In [29]:
from functools import partial
from typing import Callable

import arviz
import jax
import jax.numpy as jnp
import matplotlib.pyplot as plt
import numpyro
import pandas as pd
import seaborn as sns
import sklearn
from jax import Array
from numpyro import distributions as dist
from sklearn.datasets import load_iris
from sklearn.model_selection import train_test_split
from tqdm.notebook import tqdm

In [30]:
iris = load_iris()
x_train, x_test, y_train, y_test = train_test_split(
    iris.data.astype(float), iris.target.astype(int), test_size=0.33, random_state=42
)

In [31]:
class Model:
    def __init__(self, x_dim=4, y_dim=3, h_dim=5):
        self.x_dim = x_dim
        self.y_dim = y_dim
        self.h_dim = h_dim

    def __call__(self, x, y=None):
        """
        We need None for predictive
        """
        x_dim = self.x_dim
        y_dim = self.y_dim
        h_dim = self.h_dim
        # Number of observations
        n = x.shape[0]
        # standard deviation of Normals
        sd = 1  # EXERCISE: 100->1
        # Layer 1
        w1 = numpyro.sample("w1", dist.Normal(0, sd).expand((x_dim, h_dim)).to_event(2))
        b1 = numpyro.sample("b1", dist.Normal(0, sd).expand((h_dim,)).to_event(1))
        # Layer 2 # EXERCISE: added layer
        w2 = numpyro.sample("w2", dist.Normal(0, sd).expand((h_dim, h_dim)).to_event(2))
        b2 = numpyro.sample("b2", dist.Normal(0, sd).expand((h_dim,)).to_event(1))
        # Layer 3
        w3 = numpyro.sample("w3", dist.Normal(0, sd).expand((h_dim, y_dim)).to_event(2))
        b3 = numpyro.sample("b3", dist.Normal(0, sd).expand((y_dim,)).to_event(1))
        # NN
        h1 = jnp.tanh((x @ w1) + b1)
        h2 = jnp.tanh((h1 @ w2) + b2)  # EXERCISE: added layer
        logits = h2 @ w3 + b3
        # Save deterministc variable (logits) in trace
        numpyro.deterministic("logits", logits)
        # Categorical likelihood
        with numpyro.plate("labels", n):
            obs = numpyro.sample("obs", dist.Categorical(logits=logits), obs=y)
        return obs

In [32]:
kernel = numpyro.infer.NUTS(Model())
mcmc = numpyro.infer.MCMC(kernel, num_samples=1000, num_warmup=200, num_chains=4)
mcmc.run(jax.random.key(0), x=x_train, y=y_train)

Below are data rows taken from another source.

**src/rtl/wtmr_pkg.sv**
```systemverilog
package wtmr_pkg;

  typedef enum logic [2:0] {
    WM_NORMAL = 3'd0,
    WM_CTC    = 3'd1,
    WM_FAST   = 3'd2,
    WM_PCORR  = 3'd3,
    WM_PFCORR = 3'd4
  } wmode_e;

  typedef enum logic [1:0] {
    TS_STOP     = 2'd0,
    TS_PRESCALE = 2'd1,
    TS_EXT_RISE = 2'd2,
    TS_EXT_FALL = 2'd3
  } tsrc_e;

  // unused codes fall back to normal counting
  function automatic wmode_e decode_mode(input logic [2:0] m);
    case (m)
      3'd1:    return WM_CTC;
      3'd2:    return WM_FAST;
      3'd3:    return WM_PCORR;
      3'd4:    return WM_PFCORR;
      default: return WM_NORMAL;
    endcase
  endfunction

  function automatic logic mode_is_pwm(input wmode_e m);
    return (m == WM_FAST) || (m == WM_PCORR) || (m == WM_PFCORR);
  endfunction

  function automatic logic mode_is_dual(input wmode_e m);
    return (m == WM_PCORR) || (m == WM_PFCORR);
  endfunction

  // non-PWM compare action applied to the current output value
  function automatic logic np_action(input logic [1:0] c, input logic cur);
    case (c)
      2'b01:   return ~cur;
      2'b10:   return 1'b0;
      2'b11:   return 1'b1;
      default: return cur;
    endcase
  endfunction

endpackage

```
**src/rtl/wtmr_tick_sel.sv**
```systemverilog
module wtmr_tick_sel
  import wtmr_pkg::*;
#(
  parameter int SYNC_STAGES = 2
) (
  input  logic       clk,
  input  logic       rst_n,
  input  logic [1:0] tick_src,
  input  logic       pre_tick,
  input  logic       ext_in,
  output logic       tick
);
  localparam int SH_W = SYNC_STAGES + 1;

  logic [SH_W-1:0] ext_sh;
  logic            ext_now;
  logic            ext_prev;
  logic            ext_rise;
  logic            ext_fall;

  always_ff @(posedge clk or negedge rst_n) begin
    if (!rst_n) ext_sh <= '0;
    else        ext_sh <= {ext_sh[SH_W-2:0], ext_in};
  end

  always_comb begin
    ext_now  = ext_sh[SYNC_STAGES-1];
    ext_prev = ext_sh[SYNC_STAGES];
    ext_rise = ext_now & ~ext_prev;
    ext_fall = ~ext_now & ext_prev;
    case (tsrc_e'(tick_src))
      TS_PRESCALE: tick = pre_tick;
      TS_EXT_RISE: tick = ext_rise;
      TS_EXT_FALL: tick = ext_fall;
      default:     tick = 1'b0;
    endcase
  end
endmodule

```
**src/rtl/wtmr_counter.sv**
```systemverilog
module wtmr_counter
  import wtmr_pkg::*;
#(
  parameter int CNT_W = 8
) (
  input  logic             clk,
  input  logic             rst_n,
  input  logic             tick,
  input  wmode_e           mode_d,
  input  logic             cmp_eq,
  output logic [CNT_W-1:0] count,
  output logic             at_max,
  output logic             at_zero,
  output logic             step_up,
  output logic             ov_evt
);
  localparam logic [CNT_W-1:0] MAXV = '1;

  logic             dir_up;
  logic             dual;
  logic [CNT_W-1:0] cnt_nx;

  function automatic logic [CNT_W-1:0] step(input logic [CNT_W-1:0] v, input logic up);
    return up ? v + 1'b1 : v - 1'b1;
  endfunction

  always_comb begin
    at_max  = (count == MAXV);
    at_zero = (count == '0);
    dual    = mode_is_dual(mode_d);
    step_up = dual ? ((dir_up && !at_max) || (!dir_up && at_zero)) : 1'b1;
    ov_evt  = tick && (dual ? (at_zero && !dir_up) : at_max);
    if (!dual && mode_d == WM_CTC && cmp_eq) cnt_nx = '0;
    else                                     cnt_nx = step(count, step_up);
  end

  always_ff @(posedge clk or negedge rst_n) begin
    if (!rst_n) begin
      count  <= '0;
      dir_up <= 1'b1;
    end else if (tick) begin
      count  <= cnt_nx;
      dir_up <= step_up;
    end
  end
endmodule

```
**src/rtl/wtmr_compare.sv**
```systemverilog
module wtmr_compare
  import wtmr_pkg::*;
#(
  parameter int CNT_W = 8
) (
  input  logic             clk,
  input  logic             rst_n,
  input  logic             tick,
  input  wmode_e           mode_d,
  input  logic [CNT_W-1:0] count,
  input  logic             at_max,
  input  logic             at_zero,
  input  logic [CNT_W-1:0] ocr_wdata,
  input  logic             ocr_we,
  output logic [CNT_W-1:0] ocr_act,
  output logic             cmp_eq,
  output logic             match
);
  logic [CNT_W-1:0] ocr_buf;
  logic             load_pt;

  always_comb begin
    cmp_eq = (count == ocr_act);
    match  = tick && cmp_eq;
    case (mode_d)
      WM_FAST, WM_PCORR: load_pt = tick && at_max;
      WM_PFCORR:         load_pt = tick && at_zero;
      default:           load_pt = 1'b0;
    endcase
  end

  always_ff @(posedge clk or negedge rst_n) begin
    if (!rst_n) begin
      ocr_buf <= '0;
      ocr_act <= '0;
    end else begin
      if (ocr_we) ocr_buf <= ocr_wdata;
      if (!mode_is_pwm(mode_d)) ocr_act <= ocr_we ? ocr_wdata : ocr_buf;
      else if (load_pt)         ocr_act <= ocr_buf;
    end
  end
endmodule

```
**src/rtl/wtmr_wavegen.sv**
```systemverilog
module wtmr_wavegen
  import wtmr_pkg::*;
(
  input  logic       clk,
  input  logic       rst_n,
  input  wmode_e     mode_d,
  input  logic [1:0] com,
  input  logic       tick,
  input  logic       match,
  input  logic       force_cmp,
  input  logic       at_max,
  input  logic       step_up,
  input  logic       ov_evt,
  input  logic       ov_clr,
  input  logic       cm_clr,
  input  logic       ov_ie,
  input  logic       cm_ie,
  output logic       oc_out,
  output logic       oc_en,
  output logic       ov_flag,
  output logic       cm_flag,
  output logic       ov_irq,
  output logic       cm_irq
);
  logic pwm;
  logic inv;
  logic wrap_evt;
  logic oc_nx;

  always_comb begin
    pwm      = mode_is_pwm(mode_d);
    inv      = com[0];
    wrap_evt = tick && at_max;
    oc_en    = pwm ? com[1] : (com != 2'b00);
    oc_nx    = oc_out;
    if (!pwm) begin
      if (match || force_cmp) oc_nx = np_action(com, oc_out);
    end else if (com[1]) begin
      if (mode_d == WM_FAST) begin
        if (wrap_evt)   oc_nx = ~inv;
        else if (match) oc_nx = inv;
      end else if (match) begin
        oc_nx = step_up ? inv : ~inv;
      end
    end
    ov_irq = ov_flag & ov_ie;
    cm_irq = cm_flag & cm_ie;
  end

  always_ff @(posedge clk or negedge rst_n) begin
    if (!rst_n) begin
      oc_out  <= 1'b0;
      ov_flag <= 1'b0;
      cm_flag <= 1'b0;
    end else begin
      oc_out <= oc_nx;
      if (ov_evt)      ov_flag <= 1'b1;
      else if (ov_clr) ov_flag <= 1'b0;
      if (match)       cm_flag <= 1'b1;
      else if (cm_clr) cm_flag <= 1'b0;
    end
  end
endmodule

```
**src/rtl/wave_timer.sv**
```systemverilog
module wave_timer
  import wtmr_pkg::*;
#(
  parameter int CNT_W       = 8,
  parameter int SYNC_STAGES = 2
) (
  input  logic             clk,
  input  logic             rst_n,
  input  logic [1:0]       tick_src,
  input  logic             pre_tick,
  input  logic             ext_in,
  input  logic [2:0]       mode,
  input  logic [1:0]       com,
  input  logic [CNT_W-1:0] ocr_wdata,
  input  logic             ocr_we,
  input  logic             force_cmp,
  input  logic             ov_ie,
  input  logic             cm_ie,
  input  logic             ov_clr,
  input  logic             cm_clr,
  output logic [CNT_W-1:0] count,
  output logic             oc_out,
  output logic             oc_en,
  output logic             ov_flag,
  output logic             cm_flag,
  output logic             ov_irq,
  output logic             cm_irq
);
  wmode_e           mode_d;
  logic             tick;
  logic             at_max;
  logic             at_zero;
  logic             step_up;
  logic             ov_evt;
  logic             cmp_eq;
  logic             match;
  logic [CNT_W-1:0] ocr_act;

  assign mode_d = decode_mode(mode);

  wtmr_tick_sel #(.SYNC_STAGES(SYNC_STAGES)) u_tick (
    .clk(clk), .rst_n(rst_n), .tick_src(tick_src), .pre_tick(pre_tick),
    .ext_in(ext_in), .tick(tick)
  );

  wtmr_counter #(.CNT_W(CNT_W)) u_cnt (
    .clk(clk), .rst_n(rst_n), .tick(tick), .mode_d(mode_d), .cmp_eq(cmp_eq),
    .count(count), .at_max(at_max), .at_zero(at_zero), .step_up(step_up),
    .ov_evt(ov_evt)
  );

  wtmr_compare #(.CNT_W(CNT_W)) u_cmp (
    .clk(clk), .rst_n(rst_n), .tick(tick), .mode_d(mode_d), .count(count),
    .at_max(at_max), .at_zero(at_zero), .ocr_wdata(ocr_wdata), .ocr_we(ocr_we),
    .ocr_act(ocr_act), .cmp_eq(cmp_eq), .match(match)
  );

  wtmr_wavegen u_wave (
    .clk(clk), .rst_n(rst_n), .mode_d(mode_d), .com(com), .tick(tick),
    .match(match), .force_cmp(force_cmp), .at_max(at_max), .step_up(step_up),
    .ov_evt(ov_evt), .ov_clr(ov_clr), .cm_clr(cm_clr), .ov_ie(ov_ie),
    .cm_ie(cm_ie), .oc_out(oc_out), .oc_en(oc_en), .ov_flag(ov_flag),
    .cm_flag(cm_flag), .ov_irq(ov_irq), .cm_irq(cm_irq)
  );
endmodule

```
**config.mk**
```make
export PLATFORM = sky130hd
export DESIGN_NAME = wave_timer
export DESIGN_NICKNAME = d
export VERILOG_FILES = /design/src/rtl/wtmr_pkg.sv /design/src/rtl/wtmr_tick_sel.sv /design/src/rtl/wtmr_counter.sv /design/src/rtl/wtmr_compare.sv /design/src/rtl/wtmr_wavegen.sv /design/src/rtl/wave_timer.sv
export SDC_FILE = /design/constraint.sdc
export NUM_CORES = 1
export LEC_CHECK = 0
export BUFFER_PORTS_ARGS = -buffer_cell sky130_fd_sc_hd__buf_2
export CAP_MARGIN = 20
export CELL_PAD_IN_SITES_DETAIL_PLACEMENT = 1
export CELL_PAD_IN_SITES_GLOBAL_PLACEMENT = 2
export CORE_MARGIN = 2
export CORE_UTILIZATION = 37
export DETAILED_ROUTE_END_ITERATION = 8
export PLACE_DENSITY = 0.88
export SLEW_MARGIN = 20
export SYNTH_ARGS = -nofsm -noshare
export SYNTH_HDL_FRONTEND = slang
export SYNTH_HIERARCHICAL = 1
export SYNTH_SLANG_ARGS = --single-unit
```
**constraint.sdc**
```tcl
create_clock -name clk -period 8.17 [get_ports clk]
set_clock_uncertainty 0.1 [all_clocks]
set_input_delay 1.2255 -clock clk [delete_from_list [all_inputs] [get_ports clk]]
set_output_delay 1.2255 -clock clk [all_outputs]
set_load 0.03 [all_outputs]
```
==> run metrics, run 1 <==
Peak VDD IR=0.1068 mV; R2R setup slack=5.04 ns; WL per Instance=14.21 µm; vias in the first global route=1520; global-route wire length before repair=7017 µm; Tmin final=4.048 ns; Fin. Hold Viols=0; CTS clock-pin slew for the worst setup and hold paths=0.07 ns; Max H-tree Level=2; first-pass iteration count of the detailed router=4; largest net degree at the start of global routing=32; reg2reg end=u_cnt/count[6]; ant diodes=0; Setup TNS=0 ns; Hold WS=0.2415 ns; TritonCTS clock tree=yes; type of the worst setup path=primary input to flop; Reg2Reg Depth=11; CP Data Arrival Time=4.11 ns; clk sinks=31; Post CTS Setup Buffer Count=0; Die Width=75.70 µm; FF+latch area=777.0 µm²; Slew headroom=54.19%; total global routing overflow=0; max-slew violations=0; final setup fails=0; Layout area overhead=18.82%; Setup crit start kind=primary input; nets=253; CP Capture Type=flop; Post-Syn Nets=211; gr usage total=16.26%; Post-synth ARST share=100.0%; Vias/cell=5.274; worst min path class=flop to flop; Slew @ Worst Pin=0.6872 ns; register bit total from synthesis=31; Die ar.=0.005730 mm²; crit path from=mode[0]; initial antenna violation count=0; # rows=26; share of cells above drive strength 1=26.58%; boundary pin count=39; CTS Buf Count=5; Multi-input gate area=0.001033 mm²; Fill cells=595; Syn Area/Cell=10.62 µm²; pwr/cell area=257.0 mW/mm²; dpl hpwl=3177 µm; Leakage Power=1.096 nW; RR Startpoint=u_cnt/count[0]; Starting Density=37.72%; run status=finished clean; RSZ-0062 raised after global routing=false; Ys Warns=6; Seq/Total Area, Yosys=40.86%; DRC violations left=0; GPL Wtd Cong=0.8185; core area=0.005042 mm²; fmax=247.0 MHz; DP Worst Slack=3.886 ns; DIE HEIGHT=75.70 µm; CP endpoint=u_cnt/count[6]; latest clock arrival within the worst-skew pair=0.28 ns; PnR worst setup slack=4.122 ns; CTS max path bufs=2; maxcap violations=0; Iter 0 DRT Violations=43; post-CTS sizing=0; # hold bufs at CTS=0; commonest non-fill, non-tap cells in the layout=buf_2 (38), dfrtp_1 (30), inv_1 (19); PortBufs=38; Netlist cell types=56; Top FF cell, synth=dfrtp_1; Critical Path RT=8.23 ns; vias post-DR=1540; DRT antenna net count=0; Total Wirelength=4149 µm; crit share post-route=49.55%; Post-synth EDFFs=0; commonest non-fill, non-tap cell in the layout=buf_2; CP max FO=10; Cells after Synth=179; synthesized cell area=0.001902 mm²; clock root buffer=clkbuf_8
==> layout make-up <==
type / count / share of cell area, %
repair buffers: 38 / 8.416
multi-input cells: 126 / 45.74
clock buffers: 8 / 4.430
well taps: 70 / 3.876
flip-flops and latches: 31 / 34.39
inverters: 19 / 3.156
==> synthesized netlist by cell type (2+ instances only) <==
library cell,instances,area share (%)
nor2_1,4,0.79
o2bb2ai_1,5,2.3
nor3_1,9,2.4
nand2_1,6,1.2
ha_1,6,3.9
nand4b_1,2,0.92
a21o_1,5,2.0
and2_1,3,0.99
nand4_1,4,1.3
nand4bb_1,2,1.2
o21ai_0,2,0.53
xor2_1,2,0.92
a221o_1,8,4.2
a31o_1,2,0.92
and2b_2,2,0.92
mux2i_1,10,5.3
xnor2_1,13,6.0
dfrtp_1,30,39
o21ai_1,2,0.53
a21oi_1,4,1.1
inv_1,19,3.8
nand3_1,3,0.79
o211ai_1,3,1.2
==> where the power goes <==
group	switching, mW	internal [mW]	total (mW)	leakage [nW]
combinational	0.124	0.0933	0.217	0.668
sequential	0.0459	0.185	0.231	0.376
clock	0.0554	0.0768	0.132	0.0515
==> state kept, by name (all words and copies together), names as in the netlist <==
name,cells
u_wave/cm_flag,1
u_cmp/ocr_act,8
u_wave/ov_flag,1
u_wave/oc_out,1
u_tick/ext_sh,3
u_cnt/dir_up,1
u_cmp/ocr_buf,8
u_cnt/count,8
==> worst max-delay path, cell delays in order <==
cell and delay, ns:
buf_2 0.11, nor3b_2 0.52, and3b_1 0.24, a21oi_1 0.30, a211o_2 0.20, inv_1 0.13, fa_1 0.42, a21o_1 0.18
a21oi_1 0.26, o21bai_1 0.11, a21oi_1 0.18, xor2_1 0.16, o2bb2ai_1 0.07
==> kinds of logic (layout without fill, tap and decap cells) <==
family / Yosys count / in the layout / share of synthesized area, %
AOI/OAI and AO/OA: 42 / 42 / 18.03
adders and majority gates: 7 / 7 / 5.000
xor gates and xnor gates: 15 / 15 / 6.908
muxes: 10 / 10 / 5.263
DFF: 31 / 31 / 40.86
buffers and inverters: 22 / 65 / 4.802
and+or+nand+nor: 52 / 52 / 19.15
==> metrics by stage <==
stage	util, %	cells	power (mW)	instance area (µm²)
after floorplan	-	179	0.3880	1902
after global placement	42.83	284	0.4466	2160
after detailed placement	42.83	284	0.4519	2160
after CTS	44.81	292	0.5884	2260
after global routing	44.81	292	0.6232	2260
final	44.81	292	0.5806	2260
==> layer usage <==
layer	part of all wire [%]	global-route usage, %	routed length [µm]	vias up
met5	0	0	0	-
met4	1.5	6.433	61	0
met3	3.4	4.101	141	7
met2	48	26.76	2004	28
met1	47	20.53	1940	759
li1	-	-	-	746
==> worst min path at each step <==
| stage | from | to | depth (start not counted) |
|---|---|---|---|
| 3_5_place_dp | u_tick/ext_sh[0] | u_tick/ext_sh[1] | 0 |
| 5_1_grt | u_tick/ext_sh[0] | u_tick/ext_sh[1] | 0 |
| 2_1_floorplan | u_tick/ext_sh[0] | u_tick/ext_sh[1] | 0 |
| 4_1_cts | u_tick/ext_sh[0] | u_tick/ext_sh[1] | 0 |
| 3_3_place_gp | u_tick/ext_sh[0] | u_tick/ext_sh[1] | 0 |
| 6_report | u_tick/ext_sh[0] | u_tick/ext_sh[1] | 0 |
(Power assumes the default switching activity.)
==> run 2, diff against run 1 <==
Settings changed: CORE_UTILIZATION 37 to 31, PLACE_DENSITY 0.88 to 0.79.
Clock period 8.17 ns to 3.45 ns, I/O delays scaled along.
==> run 2 against run 1 <==
Against the previous run:
- sequential power grew 140%
- sequential share of layout area decreased by 0.69 points
- worst hold slack worse by 0.066 ns
- flip-flop and latch count did not move
- register-to-register slack worse by 4.7 ns
- cell count is 2.7% higher
- clock power rose to 2.8 times the previous value
==> run metrics, run 2 (synthesized netlist as in run 1, its figures left out) <==
Setup TNS=0 ns; initial antenna violation count=0; Layout Utilization=38.95%; R2R setup slack=0.37 ns; crit path cell chain=or4_1 -> nor3_2 -> a211o_2 -> inv_1 -> fa_1 -> a21o_1 -> a21oi_1 -> o21bai_1 -> a21oi_1 -> xor2_1 -> o2bb2ai_1; CP Data Arrival Time=3.14 ns; biggest regs=u_cmp/ocr_act (8), u_cmp/ocr_buf (8), u_cnt/count (8); DRT met1 WL=1991 µm; DIE HEIGHT=82.33 µm; Starting Density=32.12%; latest clock arrival within the worst-skew pair=0.28 ns; commonest non-fill, non-tap cell in the layout=buf_2; Total Wirelength=4390 µm; WL per Instance=14.63 µm; maxcap violations=0; number of buffers and inverters on the critical path=1; Peak VDD IR=0.2573 mV; total global routing overflow=0; Max H-tree Level=2; Layout area overhead=21.25%; CP Capture Type=flop; Fin. Hold Viols=0; worst min path class=primary input to async pin; RSZ-0062 raised after global routing=false; Fill cells=679; DRC violations left=0; global-route wire length before repair=7527 µm; Leakage Power=1.119 nW; TritonCTS clock tree=yes; run status=finished clean; vias in the first global route=1595; vias post-DR=1562; largest net degree at the start of global routing=32; routed wl met3=171 µm; Slowest-stage cell, CP=or4_1; delay-heaviest family, CP=compound AO/OA/AOI/OAI gates; DRT antenna net count=0; Slew headroom=53.44%; Die ar.=0.006777 mm²; share of cells above drive strength 1=28.00%; # hold bufs at CTS=0; # rows=28; Critical Path RT=3.51 ns; Vias/cell=5.207; ant diodes=0; Reg2Reg Depth=11; crit share post-route=89.35%; pwr/cell area=622.7 mW/mm²; fmax=324.4 MHz; dpl hpwl=3377 µm; CP max FO=7; gr usage total=14.51%; nets=256; clk sinks=31; metal2 WL=2186 µm; commonest non-fill, non-tap cells in the layout=buf_2 (38), dfrtp_1 (30), inv_1 (19); Iter 0 DRT Violations=57; Tmin final=3.083 ns; boundary pin count=39; most used cell, CP=a21oi_1; max-slew violations=0; first-pass iteration count of the detailed router=4; critical path depth=11; GPL Wtd Cong=0.8004; CTS clock-pin slew for the worst setup and hold paths=0.07 ns; crit-path max cell delay=0.61 ns; CTS max path bufs=2; final setup fails=0; Die Width=82.33 µm; type of the worst setup path=flop to flop; Post CTS Setup Buffer Count=0; clock root buffer=clkbuf_8; Slew @ Worst Pin=0.6983 ns; post-CTS sizing=0; Setup crit start kind=flop; PortBufs=38; CTS Buf Count=5; core area=0.005921 mm²; Max Used Layer=met4
==> run 2: cell count changes in the layout (fill, tap and decap cells not counted), sizes merged <==
cell / previous run / this run
clkinv: 0 / 1
bufinv: 0 / 1
clkbuf: 8 / 6
buf: 38 / 41
==> run 2: path summary, 6_finish.rpt <==
check,from,endpoint
worst min register to register,u_tick/ext_sh[0],u_tick/ext_sh[1]
worst max-delay path,u_cnt/count[1],u_cnt/count[6]
min in group clk,ext_in,u_tick/ext_sh[0]
max in group asynchronous,rst_n,u_cnt/count[2]
worst min-delay path,rst_n,u_wave/oc_out
worst max register to register,u_cnt/count[1],u_cnt/count[6]
==> run 2: final cells by class <==
type                            instances  area [µm²]  share of cell area (%)
Tap cell                               75       93.84                   4.069
Clock inverter                          2       35.03                   1.519
Timing Repair Buffer                   41       212.7                   9.224
Sequential cell                        31       777.0                   33.70
Inverter                               19       71.32                   3.093
Multi-Input combinational cell        126        1033                   44.82
Clock buffer                            6       82.58                   3.581
==> run 2: through the flow <==
step	hold slack, ns	instances	power (mW)	worst slack, ns	cell area (µm²)
final	0.1760	300	1.436	0.3674	2306
after global routing	0.2245	300	1.540	0.1638	2306
after CTS	0.2118	300	1.456	0.3538	2306
after detailed placement	0.2387	292	1.078	0.3197	2188
after global placement	0.2323	292	1.070	0.3722	2188
after floorplan	0.1219	179	0.9189	0.3323	1902
==> run 2: power breakdown <==
part / leakage [nW] / switching [mW] / internal [mW]
sequential: 0.376 / 0.111 / 0.438
clock: 0.0612 / 0.137 / 0.234
combinational: 0.682 / 0.293 / 0.223
total: 1.12 / 0.541 / 0.895
==> run 2: routing by layer <==
| metal | up-vias | track usage [%] |
|---|---|---|
| li1 | 755 | - |
| met3 | 5 | 3.913 |
| met4 | 0 | 3.500 |
| met5 | - | 0 |
| met2 | 30 | 25.40 |
| met1 | 772 | 17.63 |
==> run 2: worst reg2reg max path, delay by kind of cell (launching register included) <==
family / cells / cell delay, ns
AO/OA/AOI/OAI: 6 / 0.88
adder cells (fa/ha/maj): 1 / 0.44
buffers and inverters: 1 / 0.12
AND/OR/NAND/NOR: 2 / 0.77
XOR/XNOR: 1 / 0.17
flip-flops: 1 / 0.48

  mcmc = numpyro.infer.MCMC(kernel, num_samples=1000, num_warmup=200, num_chains=4)
sample: 100%|██████████| 1200/1200 [00:08<00:00, 146.22it/s, 511 steps of size 1.22e-02. acc. prob=0.83] 
sample: 100%|██████████| 1200/1200 [00:07<00:00, 164.89it/s, 511 steps of size 9.71e-03. acc. prob=0.95]
sample: 100%|██████████| 1200/1200 [00:06<00:00, 175.61it/s, 511 steps of size 1.10e-02. acc. prob=0.92]
sample: 100%|██████████| 1200/1200 [00:07<00:00, 160.10it/s, 511 steps of size 8.91e-03. acc. prob=0.97]


In [33]:
arv = arviz.from_numpyro(mcmc)
arviz.summary(arv).describe()

Unnamed: 0,mean,sd,hdi_3%,hdi_97%,mcse_mean,mcse_sd,ess_bulk,ess_tail,r_hat
count,373.0,373.0,373.0,373.0,373.0,373.0,373.0,373.0,373.0
mean,-0.00234,1.44881,-2.692094,2.732397,0.024965,0.018461,3898.935657,3470.597855,1.000509
std,2.141836,0.223968,2.364947,2.044342,0.00727,0.004809,1238.349594,581.353629,0.002434
min,-2.992,0.818,-6.353,-0.134,0.011,0.013,300.0,845.0,1.0
25%,-1.657,1.351,-4.541,1.236,0.021,0.016,3882.0,3490.0,1.0
50%,-0.089,1.477,-2.584,2.128,0.023,0.018,4389.0,3709.0,1.0
75%,2.18,1.572,-0.276,4.649,0.027,0.019,4559.0,3821.0,1.0
max,3.722,1.885,1.063,6.703,0.065,0.046,6039.0,3974.0,1.02


In [42]:
acc_train = (mcmc.get_samples()["logits"].mean(0).argmax(1) == y_train).mean()
print(f"Training accuracy: {acc_train:.1%}")

Training accuracy: 98.0%


In [50]:
pred_logits = numpyro.infer.Predictive(Model(), mcmc.get_samples())(
    jax.random.key(0), x_test
)["logits"]
acc_test = (pred_logits.mean(0).argmax(1) == y_test).mean()
print(f"Test accuracy: {acc_test:.1%}")

Test accuracy: 98.0%